Here at the Alternative Media Group of Australia, we’ve seen it all before. Way back in 1996, long before Tony Abbott was voted into office on a landslide with the vocal backing of Rupert Murdoch – vowing to cut Labor supported programs, community welfare, environmental regulations, public sector jobs and government spending in general – John Howard returned the Liberals from the political wilderness.

Six months into our publishing gig on March 2 1996, a sold out Mardi Gras crowd of 19,000 gay and lesbian revellers danced the night away at the showgrounds in Moore Park, while John Howard held his victory celebration comfortably across the Harbour Bridge. Early that morning as the sun rose over the Horden Pavilion, Thelma Houston sang “Don’t Leave Me This Way” and Paul Keating started packing his bags and shredding papers at Kiribllli House. A lot of good getting in bed with Rupert Murdoch did him.
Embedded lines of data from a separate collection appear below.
This design comes from an exercise in tuning for small area, a short achievable clock period and few clock cycles per item on the open sky130 flow, not from production work. RTL that was checked went through simulation tests only; none was proved equivalent to the original.

==> juniper <==
## sha256_stream
module sha256_stream (
    input  wire         clk,
    input  wire         rst,           
    input  wire         in_valid,
    output wire         in_ready,
    input  wire [63:0]  in_data,
    input  wire         in_last,
    input  wire [3:0]   in_nbytes,     
    output wire         out_valid,
    input  wire         out_ready,
    output wire [255:0] out_digest
);
export LEC_CHECK = 0
export CAP_MARGIN = 20
export CORE_MARGIN = 2
export CORE_UTILIZATION = 60
export CTS_BUF_LIST = sky130_fd_sc_hd__clkbuf_16
export CTS_CLUSTER_DIAMETER = 100
export CTS_CLUSTER_SIZE = 24
export SETUP_SLACK_MARGIN = 5
export SLEW_MARGIN = 20
create_clock -name core_clock -period 10.0 [get_ports {clk}]
standard.sh (not shown) runs the stock make flow with config.mk's settings and CLKGATE_MAP_FILE= SYNTH_SCRIPT=/design/flow/synth_recipe.tcl, a recipe that flattens the netlist after the stock synthesis.
==> flow/flow/run.sh <==
#!/bin/bash
# The standard layout (the standard.sh, unchanged synthesis), with two make
# variables set: timing repair aims at a setup slack of 5.5 ns, and the port
# buffers use the smallest buffer cell. Its output goes to flow_make.log.
set -o pipefail
bash standard.sh SETUP_SLACK_MARGIN=5.5 "BUFFER_PORTS_ARGS=-buffer_cell sky130_fd_sc_hd__buf_1" finish > flow_make.log 2>&1
status=$?
tail -n 40 flow_make.log
exit $status
==> zinc: changes against juniper <==
==> flow/run.sh (new file) <==
#!/bin/bash
# synth_recipe.tcl (not shown) runs the flow's synth.tcl, then flattens the netlist and writes it again
# the make line also repeats each setting of config.mk as NAME=value (left out here)
make -C /OpenROAD-flow-scripts/flow DESIGN_CONFIG=/design/flow/config.mk WORK_HOME=/design/flow/orfs CLKGATE_MAP_FILE= SYNTH_SCRIPT=/design/flow/synth_recipe.tcl finish
--- a/flow/config.mk
+++ b/flow/config.mk
@@ -8,8 +8,5 @@
 export CAP_MARGIN = 20
 export CORE_MARGIN = 2
-export CORE_UTILIZATION = 60
-export CTS_BUF_LIST = sky130_fd_sc_hd__clkbuf_16
-export CTS_CLUSTER_DIAMETER = 100
-export CTS_CLUSTER_SIZE = 24
+export CORE_UTILIZATION = 40
 export SETUP_SLACK_MARGIN = 5
 export SLEW_MARGIN = 20
removed: flow/flow/run.sh
removed: flow/standard.sh
==> willow: changes against juniper <==
==> flow/flow/run.sh (replaced) <==
#!/bin/bash
# The standard layout (the standard.sh, unchanged synthesis), with two make
# variables set: timing repair aims at a setup slack of 6 ns, and the port
# buffers use the smallest buffer cell. Its output goes to flow_make.log.
set -o pipefail
bash standard.sh SETUP_SLACK_MARGIN=6 "BUFFER_PORTS_ARGS=-buffer_cell sky130_fd_sc_hd__buf_1" finish > flow_make.log 2>&1
status=$?
tail -n 40 flow_make.log
exit $status
--- a/flow/config.mk
+++ b/flow/config.mk
@@ -9,7 +9,5 @@
 export CORE_MARGIN = 2
 export CORE_UTILIZATION = 60
-export CTS_BUF_LIST = sky130_fd_sc_hd__clkbuf_16
-export CTS_CLUSTER_DIAMETER = 100
-export CTS_CLUSTER_SIZE = 24
+export CTS_BUF_LIST = sky130_fd_sc_hd__clkbuf_4 sky130_fd_sc_hd__clkbuf_8
 export SETUP_SLACK_MARGIN = 5
 export SLEW_MARGIN = 20
==> summary.txt <==
                                                                 juniper         willow           zinc
Run status                                      timing/DRC/antenna clean  timing/DRC/antenna clean  timing/DRC/antenna clean
Arrival @ worst endpoint                                         5.08 ns        5.21 ns        5.58 ns
Non-filler instance count after layout                             6,208          6,562          6,869
Destination of the worst register-to-register timing path  a[29]$_DFF_P_  a[26]$_DFF_P_  e[31]$_DFF_P_
Placed cell count                                                  6,044          6,034          6,622
Delay of the slowest critical-path stage                         0.49 ns        0.53 ns        0.56 ns
Num CTS Buffers                                                       57            184            132
Clock Buffer Count                                                    58            270            183
Detailed-router iteration count before antenna repair                  9              6              8
Clock H-tree levels                                                    2              4              4
Net count, final                                                   5,625          5,852          5,616
Setup Skew                                                    0.02695 ns     0.04515 ns     0.05724 ns
Area used by sequential logic in the layout                  26,490 um^2    26,600 um^2    26,360 um^2
Iter 0 DRT Violations                                              3,365          3,945          3,465
Sum of net half-perimeters after detailed placement           126,500 um     126,900 um     131,900 um
Testbench counts of juniper, summed over its fixed seeds: cycles 154,972, bytes 137,133.
Testbench counts of zinc, summed over its fixed seeds: cycles 154,972, bytes 137,133.
Testbench counts of willow, summed over its fixed seeds: cycles 154,972, bytes 137,133.


==> 05-04: inputs <==
==> flow/design.v <==
module sha256_stream (
    input  wire         clk,
    input  wire         rst,           
    input  wire         in_valid,
    output wire         in_ready,
    input  wire [63:0]  in_data,
    input  wire         in_last,
    input  wire [3:0]   in_nbytes,     
    output wire         out_valid,
    input  wire         out_ready,
    output wire [255:0] out_digest
);
    integer i;
    reg [31:0] w [0:15];               
    reg [31:0] a, b, c, d, e, f, g, hk;
    reg [31:0] h [0:7];                
    reg [3:0]  q;                      
    reg        running;                
    reg [5:0]  t;                      
    reg        upd_pending;            
    reg        umode;                  
    reg        blk_first, blk_last;    
    reg [3:0]  m;                      
    reg        pend_first, pend_last;  
    reg        ended;                  
    reg        marker;                 
    reg        fresh;                  
    reg [60:0] nbytes;                 
    reg        ov;                     
    reg [31:0] kn;
    always @(*) begin
        case (t)
            6'd63: kn = 32'h428a2f98; 6'd0:  kn = 32'h71374491;
            6'd1:  kn = 32'hb5c0fbcf; 6'd2:  kn = 32'he9b5dba5;
            6'd3:  kn = 32'h3956c25b; 6'd4:  kn = 32'h59f111f1;
            6'd5:  kn = 32'h923f82a4; 6'd6:  kn = 32'hab1c5ed5;
            6'd7:  kn = 32'hd807aa98; 6'd8:  kn = 32'h12835b01;
            6'd9:  kn = 32'h243185be; 6'd10: kn = 32'h550c7dc3;
            6'd11: kn = 32'h72be5d74; 6'd12: kn = 32'h80deb1fe;
            6'd13: kn = 32'h9bdc06a7; 6'd14: kn = 32'hc19bf174;
            6'd15: kn = 32'he49b69c1; 6'd16: kn = 32'hefbe4786;
            6'd17: kn = 32'h0fc19dc6; 6'd18: kn = 32'h240ca1cc;
            6'd19: kn = 32'h2de92c6f; 6'd20: kn = 32'h4a7484aa;
            6'd21: kn = 32'h5cb0a9dc; 6'd22: kn = 32'h76f988da;
            6'd23: kn = 32'h983e5152; 6'd24: kn = 32'ha831c66d;
            6'd25: kn = 32'hb00327c8; 6'd26: kn = 32'hbf597fc7;
            6'd27: kn = 32'hc6e00bf3; 6'd28: kn = 32'hd5a79147;
            6'd29: kn = 32'h06ca6351; 6'd30: kn = 32'h14292967;
            6'd31: kn = 32'h27b70a85; 6'd32: kn = 32'h2e1b2138;
            6'd33: kn = 32'h4d2c6dfc; 6'd34: kn = 32'h53380d13;
            6'd35: kn = 32'h650a7354; 6'd36: kn = 32'h766a0abb;
            6'd37: kn = 32'h81c2c92e; 6'd38: kn = 32'h92722c85;
            6'd39: kn = 32'ha2bfe8a1; 6'd40: kn = 32'ha81a664b;
            6'd41: kn = 32'hc24b8b70; 6'd42: kn = 32'hc76c51a3;
            6'd43: kn = 32'hd192e819; 6'd44: kn = 32'hd6990624;
            6'd45: kn = 32'hf40e3585; 6'd46: kn = 32'h106aa070;
            6'd47: kn = 32'h19a4c116; 6'd48: kn = 32'h1e376c08;
            6'd49: kn = 32'h2748774c; 6'd50: kn = 32'h34b0bcb5;
            6'd51: kn = 32'h391c0cb3; 6'd52: kn = 32'h4ed8aa4a;
            6'd53: kn = 32'h5b9cca4f; 6'd54: kn = 32'h682e6ff3;
            6'd55: kn = 32'h748f82ee; 6'd56: kn = 32'h78a5636f;
            6'd57: kn = 32'h84c87814; 6'd58: kn = 32'h8cc70208;
            6'd59: kn = 32'h90befffa; 6'd60: kn = 32'ha4506ceb;
            6'd61: kn = 32'hbef9a3f7; default: kn = 32'hc67178f2;
        endcase
    end
    wire [1:0] k = q[1:0];
    reg [31:0] iva, ive;
    always @(*) begin
        case (k)
            2'd0:    begin iva = 32'ha54ff53a; ive = 32'h5be0cd19; end
            2'd1:    begin iva = 32'h3c6ef372; ive = 32'h1f83d9ab; end
            2'd2:    begin iva = 32'hbb67ae85; ive = 32'h9b05688c; end
            default: begin iva = 32'h6a09e667; ive = 32'h510e527f; end
        endcase
    end
    wire [31:0] s1  = {e[5:0], e[31:6]} ^ {e[10:0], e[31:11]} ^ {e[24:0], e[31:25]};
    wire [31:0] ch  = (e & f) ^ (~e & g);
    wire [31:0] s0  = {a[1:0], a[31:2]} ^ {a[12:0], a[31:13]} ^ {a[21:0], a[31:22]};
    wire [31:0] maj = (a & b) | (c & (a | b));
    wire [31:0] x1 = hk ^ s1 ^ ch;
    wire [31:0] c1 = (hk & s1) | (ch & (hk | s1));
    wire [31:0] y1 = {c1[30:0], 1'b0};
    wire [31:0] x2 = x1 ^ y1 ^ d;
    wire [31:0] c2 = (x1 & y1) | (d & (x1 | y1));
    wire [31:0] e_rnd = x2 + {c2[30:0], 1'b0};
    wire [31:0] x3 = x1 ^ y1 ^ s0;
    wire [31:0] c3 = (x1 & y1) | (s0 & (x1 | y1));
    wire [31:0] y3 = {c3[30:0], 1'b0};
    wire [31:0] x4 = x3 ^ y3 ^ maj;
    wire [31:0] c4 = (x3 & y3) | (maj & (x3 | y3));
    wire [31:0] a_rnd = x4 + {c4[30:0], 1'b0};
    wire [31:0] ss0 = {w[1][6:0], w[1][31:7]} ^ {w[1][17:0], w[1][31:18]} ^ (w[1] >> 3);
    wire [31:0] ss1 = {w[14][16:0], w[14][31:17]} ^ {w[14][18:0], w[14][31:19]} ^ (w[14] >> 10);
    wire [31:0] wx1 = ss1 ^ w[9] ^ ss0;
    wire [31:0] wc1 = (ss1 & w[9]) | (ss0 & (ss1 | w[9]));
    wire [31:0] wy1 = {wc1[30:0], 1'b0};
    wire [31:0] wx2 = wx1 ^ wy1 ^ w[0];
    wire [31:0] wc2 = (wx1 & wy1) | (w[0] & (wx1 | wy1));
    wire [31:0] w_new;
    sha256_stream_bk #(.W(32), .LG(5)) u_add_w (.x(wx2), .y({wc2[30:0], 1'b0}), .s(w_new));
    wire win0    = (k == 2'd0);
    wire upd_now = win0 ? (upd_pending && !ov && !running) : umode;
    wire ldiv    = pend_first && (upd_now || !upd_pending);
    wire start   = (q == 4'd15) && !running && (m == 4'd8) && (upd_now || !upd_pending);
    wire kw_en   = (running && t != 6'd63) || start;
    wire [31:0] kk = kw_en ? kn : 32'd0;
    wire [31:0] ww = kw_en ? w[1] : 32'd0;
    wire [31:0] hx = g ^ kk ^ ww;
    wire [31:0] hc = (g & kk) | (ww & (g | kk));
    wire [31:0] hop_a = upd_now ? (blk_first ? iva : h[3]) : 32'd0;
    wire [31:0] hop_e = upd_now ? (blk_first ? ive : h[7]) : 32'd0;
    wire [31:0] sum_a, sum_e, hk_sum;
    sha256_stream_bk #(.W(32), .LG(5)) u_add_sa (.x(hop_a), .y(d), .s(sum_a));
    sha256_stream_bk #(.W(32), .LG(5)) u_add_se (.x(hop_e), .y(hk), .s(sum_e));
    sha256_stream_bk #(.W(32), .LG(5)) u_add_hk (.x(hx), .y({hc[30:0], 1'b0}), .s(hk_sum));
    reg [63:0] last_beat;
    always @(*) begin
        for (i = 0; i < 8; i = i + 1) begin
            if (i < in_nbytes)
                last_beat[8*i +: 8] = in_data[8*i +: 8];
            else if (i == in_nbytes)
                last_beat[8*i +: 8] = 8'h80;
            else
                last_beat[8*i +: 8] = 8'h00;
        end
    end
    wire [63:0] data_beat = in_last ? last_beat : in_data;
    wire [63:0] bitlen  = {nbytes, 3'b000};
    wire        len_beat = marker && (m == 4'd7);
    wire [31:0] pad_lo = len_beat ? bitlen[63:32] : marker ? 32'd0 : 32'h80000000;
    wire [31:0] pad_hi = len_beat ? bitlen[31:0]  : 32'd0;
    wire [31:0] dat_lo = {data_beat[7:0],   data_beat[15:8],  data_beat[23:16], data_beat[31:24]};
    wire [31:0] dat_hi = {data_beat[39:32], data_beat[47:40], data_beat[55:48], data_beat[63:56]};
    wire slot_ok = (q == {m[2:0], 1'b0}) && !m[3] && (!running || t >= 6'd48);
    assign in_ready = slot_ok && !ended;
    wire take  = in_ready && in_valid;
    wire wr    = take || (slot_ok && ended);
    wire [31:0] beat_lo = ended ? pad_lo : dat_lo;
    wire [31:0] beat_hi = ended ? pad_hi : dat_hi;
    wire freeze = (q == 4'd0) && !running && !upd_pending && (m == 4'd0) && pend_first && !wr;
    wire [60:0] nb_cur = fresh ? 61'd0 : nbytes;
    wire [3:0]  nb_inc = !take ? 4'd0 : in_last ? in_nbytes : 4'd8;
    wire [3:0]  nb_lo  = {1'b0, nb_cur[2:0]} + nb_inc;
    wire [63:0] nb_hi;
    sha256_stream_bk #(.W(64), .LG(6)) u_add_nb (.x({6'd0, nb_cur[60:3]}), .y({63'd0, nb_lo[3]}), .s(nb_hi));
    wire [60:0] nb_next = {nb_hi[57:0], nb_lo[2:0]};
    assign out_valid = ov;
    genvar gj;
    generate
        for (gj = 0; gj < 8; gj = gj + 1) begin : g_out
            assign out_digest[32*gj +: 32] = {h[gj][7:0], h[gj][15:8], h[gj][23:16], h[gj][31:24]};
        end
    endgenerate
    always @(posedge clk) begin
        for (i = 1; i < 15; i = i + 1)
            w[i] <= w[i + 1];
        w[0]  <= wr ? beat_hi : w[1];
        w[15] <= wr ? beat_lo : (running && t < 6'd48) ? w_new : w[0];
        a  <= running ? a_rnd : (ldiv ? iva : sum_a);
        b  <= a;
        c  <= b;
        d  <= c;
        e  <= running ? e_rnd : (ldiv ? ive : sum_e);
        f  <= e;
        g  <= f;
        hk <= hk_sum;
        if (upd_now && !running) begin
            h[0] <= sum_a; h[1] <= h[0]; h[2] <= h[1]; h[3] <= h[2];
            h[4] <= sum_e; h[5] <= h[4]; h[6] <= h[5]; h[7] <= h[6];
        end
        nbytes <= nb_next[60:0];
    end
    always @(posedge clk) begin
        if (rst) begin
            q           <= 4'd0;
            running     <= 1'b0;
            t           <= 6'd63;
            upd_pending <= 1'b0;
            umode       <= 1'b0;
            m           <= 4'd0;
            pend_first  <= 1'b1;
            pend_last   <= 1'b0;
            ended       <= 1'b0;
            marker      <= 1'b0;
            fresh       <= 1'b1;
            ov          <= 1'b0;
        end else begin
            umode <= upd_now;
            if (start)
                q <= 4'd12;
            else if (!freeze)
                q <= q + 4'd1;
            if (running) begin
                if (t != 6'd63)
                    t <= t + 6'd1;
                else begin
                    running     <= 1'b0;
                    upd_pending <= 1'b1;
                end
            end else if (start) begin
                running <= 1'b1;
                t       <= 6'd0;
            end
            if (upd_now && !running && k == 2'd3) begin
                upd_pending <= 1'b0;
                if (blk_last)
                    ov <= 1'b1;
            end else if (ov && out_ready) begin
                ov <= 1'b0;
            end
            if (wr) begin
                m <= m + 4'd1;
                if (take) begin
                    fresh <= 1'b0;
                    if (in_last) begin
                        ended  <= 1'b1;
                        marker <= (in_nbytes != 4'd8);
                    end
                end else if (len_beat) begin
                    pend_last <= 1'b1;
                    ended     <= 1'b0;
                    marker    <= 1'b0;
                    fresh     <= 1'b1;
                end else begin
                    marker <= 1'b1;
                end
            end
            if (start) begin
                blk_first  <= pend_first;
                blk_last   <= pend_last;
                pend_first <= pend_last;
                pend_last  <= 1'b0;
                m          <= 4'd0;
            end
        end
    end
endmodule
On March 28 1996, City Hub’s cover story proclaimed there was “No Honeymoon for Howard at the Hub”. In a piece titled, “10 WORST THINGS HOWARD WILL DO TO AUSTRALIA,” inaugural editor Hall Greenland proclaimed: “We are now at the meanest moment in our history. The welfare state faces death by a thousand cuts and the lucky country embitterment by a thousand petty tyrannies.”

Long before the Liberal State Government ever announced plans to build a light rail line across Surry Hills to Moore Park and then south along Anzac Parade, the then Labor State Government announced plans to construct a billion dollar tunnel stretching from William St to Moore Park through what would be called the Eastern Distributor. Long before cars sat in gridlock along South Dowling St to avoid paying a toll road, on January 2 1997, City Hub predicted that the proposed Eastern Distributor would not ease inner city traffic congestion. “Traffic will continue onto Anzac Parade, Moore Park Rd and South Dowling St. A far more sensible alternative would be to provide hundreds of kilometres of light rail in areas of Sydney that are crying out for public transport.” On August 7 1997, we reported on the final, futile protests to stop construction of the Eastern Distributor. “With bulldozers set to begin work this month … activists and parliamentarians have joined forces to try to stop construction of the motorway.”

Over the years, we have chronicled countless community battles, political stoushes and public concerns. We have become a trusted source for independent and alternative news coverage in inner Sydney, providing different perspectives, local viewpoints and an outlet for dissonant voices that would otherwise be ignored in the mainstream media. Through it all we have offered thousands of writers a sounding board, a bully pulpit and a stepping stone. We have proudly championed local arts, culture and cuisine at thousands of shows, pubs, restaurants and events. Along the way we have gone from one small feisty local newspaper to four titles: always proudly stretching from Bondi to Balmain across inner Sydney while doggedly focusing on our local news beat.

Each year around this time, to mark our anniversary we produce our annual BEST OF SYDNEY edition. Our 18th anniversary edition is our largest ever edition yet. Enjoy it. Use it. Support Sydney’s best local businesses, services, venues and attractions that still make Sydney the best place to live, despite the best laid plans of developers to stuff up this town.

Raise a toast to us. We will join you. We’ve reached legal drinking age after all.